Treatment of [(PPh3)2Ir(COD)][closo-CB11H6 Br6] with H2 in CH2Cl2 solution affords crystallographically characterized (PPh3)2Ir(H)2(closo-CB11 H6Br6), in which the weakly coordinating carborane anion is bound to the metal center. In solution the anion rapidly dissociates/recombines with the metal center, and this process can be frozen out at -50°C. At lower temperatures (-80°C) a solvent-stabilized complex [(PPh3)2Ir(H)2 (CH2Cl2)][closo-CB11H6Br6 ] is suggested to also be present. (PPh3)2Ir(H)2(closo-CB11 H6Br6) reacts with ethene to give the tris-ethene complex [(PPh3)2Ir(η2-C2 H4)3] [closo-CB11H6Br6]. Subsequent addition of hydrogen returns (PPh3)2Ir(H)2(closo-CB11 H6Br6). This cycle can be repeated a number of times without apparent decomposition, with the anion acting in a "catch and release" manner, stabilizing the metal center when needed. This stabilization is also apparent for the hydrogenation of cyclohexene with (PPh3)2Ir(H)2(closo-CB11 H6Br6) as a catalyst. The complex may be reused up to five times, without decomposition to di- and trimeric iridium hydride species.
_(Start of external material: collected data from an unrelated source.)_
<file path="src/rtl/hazard_control_unit.sv">
// Pipeline sequencing controller: load-use stalls, taken-branch flushes and
// data-memory wait freezes with timeout abort, plus saturating stall/flush counters.
module hazard_control_unit #(
   parameter int CNT_W       = 16,
   parameter int MEM_TIMEOUT = 16
) (
   input  logic             clk,
   input  logic             reset,
   input  logic [4:0]       IF_ID_RS1,
   input  logic [4:0]       IF_ID_RS2,
   input  logic             IF_ID_UsesRS2,
   input  logic [4:0]       ID_EX_Rd,
   input  logic             ID_EX_MemRead,
   input  logic             EX_BranchTaken,
   input  logic             EX_MEM_MemReq,
   input  logic             DMEM_Ready,
   output logic             PCWrite,
   output logic             IF_ID_Write,
   output logic             IF_ID_Flush,
   output logic             ID_EX_Flush,
   output logic             Pipe_Hold,
   output logic             MEM_WB_Bubble,
   output logic             mem_timeout,
   output logic [CNT_W-1:0] stall_count,
   output logic [CNT_W-1:0] flush_count
);

   typedef enum logic {RUN, MEM_WAIT} state_t;

   localparam logic [7:0] WAIT_LAST = 8'(MEM_TIMEOUT - 1);

   state_t           state_reg, state_next;
   logic [7:0]       wait_cnt_reg, wait_cnt_next;
   logic             mem_timeout_reg;
   logic [CNT_W-1:0] stall_count_reg, flush_count_reg;

   logic mem_stall;
   logic abort;
   logic load_use;

   assign mem_stall = EX_MEM_MemReq & ~DMEM_Ready;
   assign abort     = (state_reg == MEM_WAIT) & mem_stall & (wait_cnt_reg == WAIT_LAST);
   assign load_use  = ID_EX_MemRead & (ID_EX_Rd != 5'd0) &
                      ((ID_EX_Rd == IF_ID_RS1) | (IF_ID_UsesRS2 & (ID_EX_Rd == IF_ID_RS2)));

   always_comb begin
      PCWrite       = 1'b1;
      IF_ID_Write   = 1'b1;
      IF_ID_Flush   = 1'b0;
      ID_EX_Flush   = 1'b0;
      Pipe_Hold     = 1'b0;
      MEM_WB_Bubble = 1'b0;
      if (reset) begin
         PCWrite       = 1'b0;
         IF_ID_Write   = 1'b0;
         IF_ID_Flush   = 1'b1;
         ID_EX_Flush   = 1'b1;
         MEM_WB_Bubble = 1'b1;
      end else if (mem_stall && !abort) begin
         // Whole pipe frozen; branch and load-use re-evaluate once memory answers.
         PCWrite       = 1'b0;
         IF_ID_Write   = 1'b0;
         Pipe_Hold     = 1'b1;
         MEM_WB_Bubble = 1'b1;
      end else begin
         MEM_WB_Bubble = abort;
         if (EX_BranchTaken) begin
            IF_ID_Flush = 1'b1;
            ID_EX_Flush = 1'b1;
         end else if (load_use) begin
            PCWrite     = 1'b0;
            IF_ID_Write = 1'b0;
            ID_EX_Flush = 1'b1;
         end
      end
   end

   always_comb begin
      state_next    = RUN;
      wait_cnt_next = 8'd0;
      if (mem_stall && !abort) begin
         state_next    = MEM_WAIT;
         wait_cnt_next = (state_reg == RUN) ? 8'd1 : wait_cnt_reg + 8'd1;
      end
   end

   always_ff @(posedge clk) begin
      if (reset) begin
         state_reg       <= RUN;
         wait_cnt_reg    <= 8'd0;
         mem_timeout_reg <= 1'b0;
         stall_count_reg <= '0;
         flush_count_reg <= '0;
      end else begin
         state_reg       <= state_next;
         wait_cnt_reg    <= wait_cnt_next;
         mem_timeout_reg <= mem_timeout_reg | abort;
         if (!PCWrite && stall_count_reg != {CNT_W{1'b1}})
            stall_count_reg <= stall_count_reg + 1'b1;
         if (IF_ID_Flush && flush_count_reg != {CNT_W{1'b1}})
            flush_count_reg <= flush_count_reg + 1'b1;
      end
   end

   assign mem_timeout = mem_timeout_reg;
   assign stall_count = stall_count_reg;
   assign flush_count = flush_count_reg;

endmodule

</file>
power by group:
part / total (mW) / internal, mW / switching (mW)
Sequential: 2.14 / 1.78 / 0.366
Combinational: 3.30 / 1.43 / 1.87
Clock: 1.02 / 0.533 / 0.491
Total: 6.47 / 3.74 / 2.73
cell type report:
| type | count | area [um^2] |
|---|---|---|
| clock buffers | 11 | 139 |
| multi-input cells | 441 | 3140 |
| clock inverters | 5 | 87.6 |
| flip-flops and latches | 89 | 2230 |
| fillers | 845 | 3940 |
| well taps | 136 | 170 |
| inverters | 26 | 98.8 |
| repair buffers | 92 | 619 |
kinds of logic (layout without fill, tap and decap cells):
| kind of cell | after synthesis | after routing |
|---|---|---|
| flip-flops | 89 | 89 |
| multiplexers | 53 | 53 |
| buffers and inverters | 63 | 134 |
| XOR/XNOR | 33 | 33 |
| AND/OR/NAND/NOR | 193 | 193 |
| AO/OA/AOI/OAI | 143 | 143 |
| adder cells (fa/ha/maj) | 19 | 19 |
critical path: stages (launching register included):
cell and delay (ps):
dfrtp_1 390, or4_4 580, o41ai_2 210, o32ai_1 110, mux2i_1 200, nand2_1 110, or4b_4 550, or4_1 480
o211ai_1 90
===== config.mk =====
export PLATFORM = sky130hd
export DESIGN_NAME = csa_resolve_48bit
export DESIGN_NICKNAME = d
export VERILOG_FILES = /design/src/rtl/csa_pkg.sv /design/src/rtl/cpa_slice.sv /design/src/rtl/full_adder.sv /design/src/rtl/csa_resolve_48bit.sv
export SDC_FILE = /design/constraint.sdc
export NUM_CORES = 1
export LEC_CHECK = 0
export ABC_AREA = 1
export CELL_PAD_IN_SITES_DETAIL_PLACEMENT = 1
export CELL_PAD_IN_SITES_GLOBAL_PLACEMENT = 2
export CORE_ASPECT_RATIO = 1.1
export CORE_MARGIN = 2
export CORE_UTILIZATION = 30
export CTS_CLUSTER_DIAMETER = 200
export CTS_CLUSTER_SIZE = 24
export DETAILED_ROUTE_END_ITERATION = 7
export GPL_ROUTABILITY_DRIVEN = 0
export PLACE_DENSITY = 0.95
export SLEW_MARGIN = 20
export SYNTH_ARGS = -nofsm -noshare
export SYNTH_HDL_FRONTEND = slang
export SYNTH_SLANG_ARGS = --single-unit
export TNS_END_PERCENT = 100

===== constraint.sdc =====
create_clock -name clk -period 18.4 [get_ports clk]
set_clock_uncertainty 0.15 [all_clocks]
set_input_delay 3.68 -clock clk [delete_from_list [all_inputs] [get_ports clk]]
set_output_delay 3.68 -clock clk [all_outputs]
set_load 0.1 [all_outputs]

===== src/rtl/csa_pkg.sv =====
// Shared types and constants for the carry-save resolver datapath.
package csa_pkg;

  localparam int unsigned WIDTH_48    = 48;
  localparam int unsigned SLICE_W_DEF = 12;

  typedef enum logic [1:0] {
    StIdle,
    StBusy,
    StDone
  } csa_state_e;

  function automatic int unsigned nslice(input int unsigned width, input int unsigned slice_w);
    return width / slice_w;
  endfunction

endpackage


===== src/rtl/cpa_slice.sv =====
// SLICE_W-bit ripple-carry adder built from a chain of full_adder cells.
module cpa_slice #(
  parameter int unsigned SLICE_W = 12
) (
  input  logic [SLICE_W-1:0] a,
  input  logic [SLICE_W-1:0] b,
  input  logic               cin,
  output logic [SLICE_W-1:0] s,
  output logic               cout
);

  logic [SLICE_W:0] c;

  assign c[0] = cin;

  for (genvar i = 0; i < SLICE_W; i++) begin : g_bit
    full_adder u_fa (
      .a   (a[i]),
      .b   (b[i]),
      .cin (c[i]),
      .s   (s[i]),
      .cout(c[i+1])
    );
  end

  assign cout = c[SLICE_W];

endmodule


===== src/rtl/full_adder.sv =====
// Single-bit full adder cell.
module full_adder (
  input  logic a,
  input  logic b,
  input  logic cin,
  output logic s,
  output logic cout
);

  assign s    = a ^ b ^ cin;
  assign cout = (a & b) | (cin & (a ^ b));

endmodule


===== src/rtl/csa_resolve_48bit.sv =====
// Sequential carry-propagate resolver: adds a latched (sum, carry) pair one slice per cycle,
// reusing a single slice adder and carrying between slices in a register.
module csa_resolve_48bit
  import csa_pkg::*;
#(
  parameter int unsigned WIDTH   = WIDTH_48,
  parameter int unsigned SLICE_W = SLICE_W_DEF
) (
  input  logic             clk,
  input  logic             rst,
  input  logic             in_valid,
  output logic             in_ready,
  input  logic [WIDTH-1:0] sum_in,
  input  logic [WIDTH-1:0] co_in,
  output logic             out_valid,
  input  logic             out_ready,
  output logic [WIDTH-1:0] result,
  output logic             carry_out
);

  localparam int unsigned NSLICE = nslice(WIDTH, SLICE_W);
  localparam int unsigned IDX_W  = (NSLICE > 1) ? $clog2(NSLICE) : 1;
  localparam logic [IDX_W-1:0] LAST_IDX = IDX_W'(NSLICE - 1);

  csa_state_e        state_q;
  logic [WIDTH-1:0]  a_q, b_q;
  logic [IDX_W-1:0]  idx_q;
  logic              carry_q;

  logic [SLICE_W-1:0] a_sl, b_sl, r_sl;
  logic               c_sl;
  logic               accept;

  // in_ready depends only on state and out_ready, never on in_valid.
  assign in_ready  = (state_q == StIdle) || ((state_q == StDone) && out_ready);
  assign out_valid = (state_q == StDone);
  assign accept    = in_valid && in_ready;

  assign a_sl = a_q[idx_q*SLICE_W +: SLICE_W];
  assign b_sl = b_q[idx_q*SLICE_W +: SLICE_W];

  cpa_slice #(
    .SLICE_W(SLICE_W)
  ) u_slice (
    .a   (a_sl),
    .b   (b_sl),
    .cin (carry_q),
    .s   (r_sl),
    .cout(c_sl)
  );

  always_ff @(posedge clk) begin
    if (rst) begin
      state_q   <= StIdle;
      a_q       <= '0;
      b_q       <= '0;
      idx_q     <= '0;
      carry_q   <= 1'b0;
      result    <= '0;
      carry_out <= 1'b0;
    end else begin
      case (state_q)
        StIdle: begin
          if (accept) begin
            a_q     <= sum_in;
            b_q     <= co_in;
            idx_q   <= '0;
            carry_q <= 1'b0;
            state_q <= StBusy;
          end
        end
        StBusy: begin
          result[idx_q*SLICE_W +: SLICE_W] <= r_sl;
          carry_q <= c_sl;
          if (idx_q == LAST_IDX) begin
            carry_out <= c_sl;
            state_q   <= StDone;
          end else begin
            idx_q <= idx_q + 1'b1;
          end
        end
        StDone: begin
          if (out_ready) begin
            if (in_valid) begin
              // Output handshake and new acceptance share this edge: no idle bubble.
              a_q     <= sum_in;
              b_q     <= co_in;
              idx_q   <= '0;
              carry_q <= 1'b0;
              state_q <= StBusy;
            end else begin
              state_q <= StIdle;
            end
          end
        end
        default: state_q <= StIdle;
      endcase
    end
  end

endmodule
This is in contrast to other reported iridium hydrogenation systems with other weakly coordinating anions that, on consumption of olefin, decompose to inactive complexes. The new complexes reported here represent intermediates in the catalytic cycle of olefin hydrogenation by cationic group 9 catalysts.